The associated management system is already operational, in particular in the ANDRA1 repositories.
For financial and safety reasons, each storage solution must be adapted to the nature of the waste. Due to its level of radioactivity and lifespan, short-lived very low level and low and intermediate level waste does not require deep underground storage. Similarly, long-lived low-level waste can be stored at medium depths, between 15 and 200 meters underground. Deep underground storage, the option that has been chosen by several countries including France, is solely intended for long-lived high and intermediate level waste, which represents about 0.2% of the total volume of radioactive waste.
In France, ANDRA studies and validates this storage method at the Bure underground laboratory in the northeastern part of the country. If the trials are conclusive and the government gives its approval, a deep storage repository will be built nearby, i.e. in a geological layer similar to the one where the studies have been carried out. Nuclear repositories are built in non-seismic areas, in geological formations with very little groundwater (e.g. argillaceous rock or granite).
The concept of deep underground storage is presented as a solution that does not burden future generations with the management of the waste produced today. In the longer term, its supporters argue that underground storage is also a response to a potential breakdown of society in the future. The storage sites are designed to be safe even if they fall into oblivion and are no longer monitored — it is a passive concept where safety does not depend on future generations.
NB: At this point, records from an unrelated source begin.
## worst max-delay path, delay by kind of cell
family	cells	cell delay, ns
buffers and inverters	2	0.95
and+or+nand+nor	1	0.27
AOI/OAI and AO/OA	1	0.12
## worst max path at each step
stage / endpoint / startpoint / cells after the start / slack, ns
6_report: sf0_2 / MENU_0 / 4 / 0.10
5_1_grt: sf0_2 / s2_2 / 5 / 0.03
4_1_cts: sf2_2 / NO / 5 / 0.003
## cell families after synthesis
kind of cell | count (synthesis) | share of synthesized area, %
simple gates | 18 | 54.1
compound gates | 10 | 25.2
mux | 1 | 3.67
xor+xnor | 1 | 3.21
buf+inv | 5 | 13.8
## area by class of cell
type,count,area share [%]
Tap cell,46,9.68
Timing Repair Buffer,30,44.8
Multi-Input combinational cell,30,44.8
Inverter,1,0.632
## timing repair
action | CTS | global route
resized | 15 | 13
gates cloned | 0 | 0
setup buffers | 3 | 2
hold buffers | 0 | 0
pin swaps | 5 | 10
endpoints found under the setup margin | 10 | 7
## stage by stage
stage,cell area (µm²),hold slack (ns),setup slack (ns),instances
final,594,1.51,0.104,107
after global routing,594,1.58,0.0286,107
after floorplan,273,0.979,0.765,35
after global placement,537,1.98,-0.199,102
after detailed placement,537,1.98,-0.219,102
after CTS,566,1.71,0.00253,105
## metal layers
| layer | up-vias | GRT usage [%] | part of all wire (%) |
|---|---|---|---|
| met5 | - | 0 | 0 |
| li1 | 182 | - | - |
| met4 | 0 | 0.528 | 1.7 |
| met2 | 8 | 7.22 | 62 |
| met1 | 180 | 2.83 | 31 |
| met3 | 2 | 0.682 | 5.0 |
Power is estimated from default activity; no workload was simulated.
`timescale 1ns / 1ps
module uart_rx (
    input  wire clk,
    input  wire rst,
    input  wire baud_tick,
    input  wire rx,
    output reg  [7:0] rx_data,
    output reg  rx_done
);
    reg [3:0] bit_count;
    reg [7:0] shift_reg;
    reg busy;
    reg half_tick;
    always @(posedge clk or posedge rst) begin
        if (rst) begin
            rx_done   <= 0;
            bit_count <= 0;
            busy      <= 0;
            half_tick <= 0;
        end else begin
            rx_done <= 0;
            if (!busy && rx == 0) begin
                busy      <= 1;
                bit_count <= 0;
                half_tick <= 1;    
            end
            else if (busy && half_tick && baud_tick) begin
                half_tick <= 0;    
            end
            else if (busy && !half_tick && baud_tick) begin
                bit_count <= bit_count + 1;
                if (bit_count < 8)
                    shift_reg <= {rx, shift_reg[7:1]};
                if (bit_count == 8) begin
                    rx_data <= shift_reg;
                    rx_done <= 1;
                    busy    <= 0;
                end
            end
        end
    end
endmodule
`timescale 1ns / 1ps
module uart_top (
    input  wire clk,
    input  wire rst,
    input  wire tx_start,
    input  wire [7:0] tx_data,
    output wire [7:0] rx_data,
    output wire tx_done,
    output wire rx_done
);
    wire baud_tick;
    wire tx_line;
    baud_gen bg (
        .clk(clk),
        .rst(rst),
        .baud_tick(baud_tick)
    );
    uart_tx tx (
        .clk(clk),
        .rst(rst),
        .baud_tick(baud_tick),
        .tx_start(tx_start),
        .tx_data(tx_data),
        .tx(tx_line),
        .tx_done(tx_done)
    );
    uart_rx rx (
        .clk(clk),
        .rst(rst),
        .baud_tick(baud_tick),
        .rx(tx_line),       
        .rx_data(rx_data),
        .rx_done(rx_done)
    );
endmodule
`timescale 1ns / 1ps
module uart_tx (
    input  wire clk,
    input  wire rst,
    input  wire baud_tick,
    input  wire tx_start,
    input  wire [7:0] tx_data,
    output reg  tx,
    output reg  tx_done
);
    reg [3:0] bit_count;
    reg [9:0] shift_reg;
    reg busy;
    always @(posedge clk or posedge rst) begin
        if (rst) begin
            tx        <= 1'b1;
            tx_done   <= 0;
            busy      <= 0;
            bit_count <= 0;
        end else begin
            tx_done <= 0;
            if (tx_start && !busy) begin
                shift_reg <= {1'b1, tx_data, 1'b0};
                busy      <= 1;
                bit_count <= 0;
            end
            if (busy && baud_tick) begin
                tx        <= shift_reg[0];
                shift_reg <= shift_reg >> 1;
                bit_count <= bit_count + 1;
                if (bit_count == 9) begin
                    busy    <= 0;
                    tx_done <= 1;
                    tx      <= 1'b1;
                end
            end
        end
    end
endmodule
==> design.v <==
module alu(
  input      [31:0]src_a,
  input      [31:0]src_b,
  input       [2:0]op,
  input            alt,
  output reg [31:0]res
);
wire signed [31:0]a_sign;
wire signed [31:0]b_sign;
assign a_sign = src_a;
assign b_sign = src_b;
wire [4:0]shamt = src_b[4:0];
always @(*) begin
  case (op)
    3'b000: res = src_a + (alt ? (~src_b + 1) : src_b);
    3'b001: res = src_a << shamt;
    3'b010: res = a_sign < b_sign;
    3'b011: res = src_a < src_b;
    3'b100: res = src_a ^ src_b;
    3'b101: if (alt) res = a_sign >>> shamt;
            else res = src_a >> shamt;
    3'b110: res = src_a | src_b;
    3'b111: res = src_a & src_b;
    default: res = 0;
  endcase
end
endmodule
Opponents, on the other hand, believe that burying radioactive waste is not a viable solution, as illustrated by the example of Germany's Asse site in Lower Saxony. This nuclear repository in a former salt mine was infiltrated by water, resulting in the contamination of the surrounding area. Critics also emphasize that a society capable of operating nuclear reactors and managing the associated risks should be able to propose a more reversible waste management solution, with the possibility of benefiting from future technological breakthroughs. They point out that, in any case, the most highly radioactive waste can only be buried after about 70 years of storage above ground, the time needed for its power of decay to subside to a point that it will not cause excessively high temperatures underground.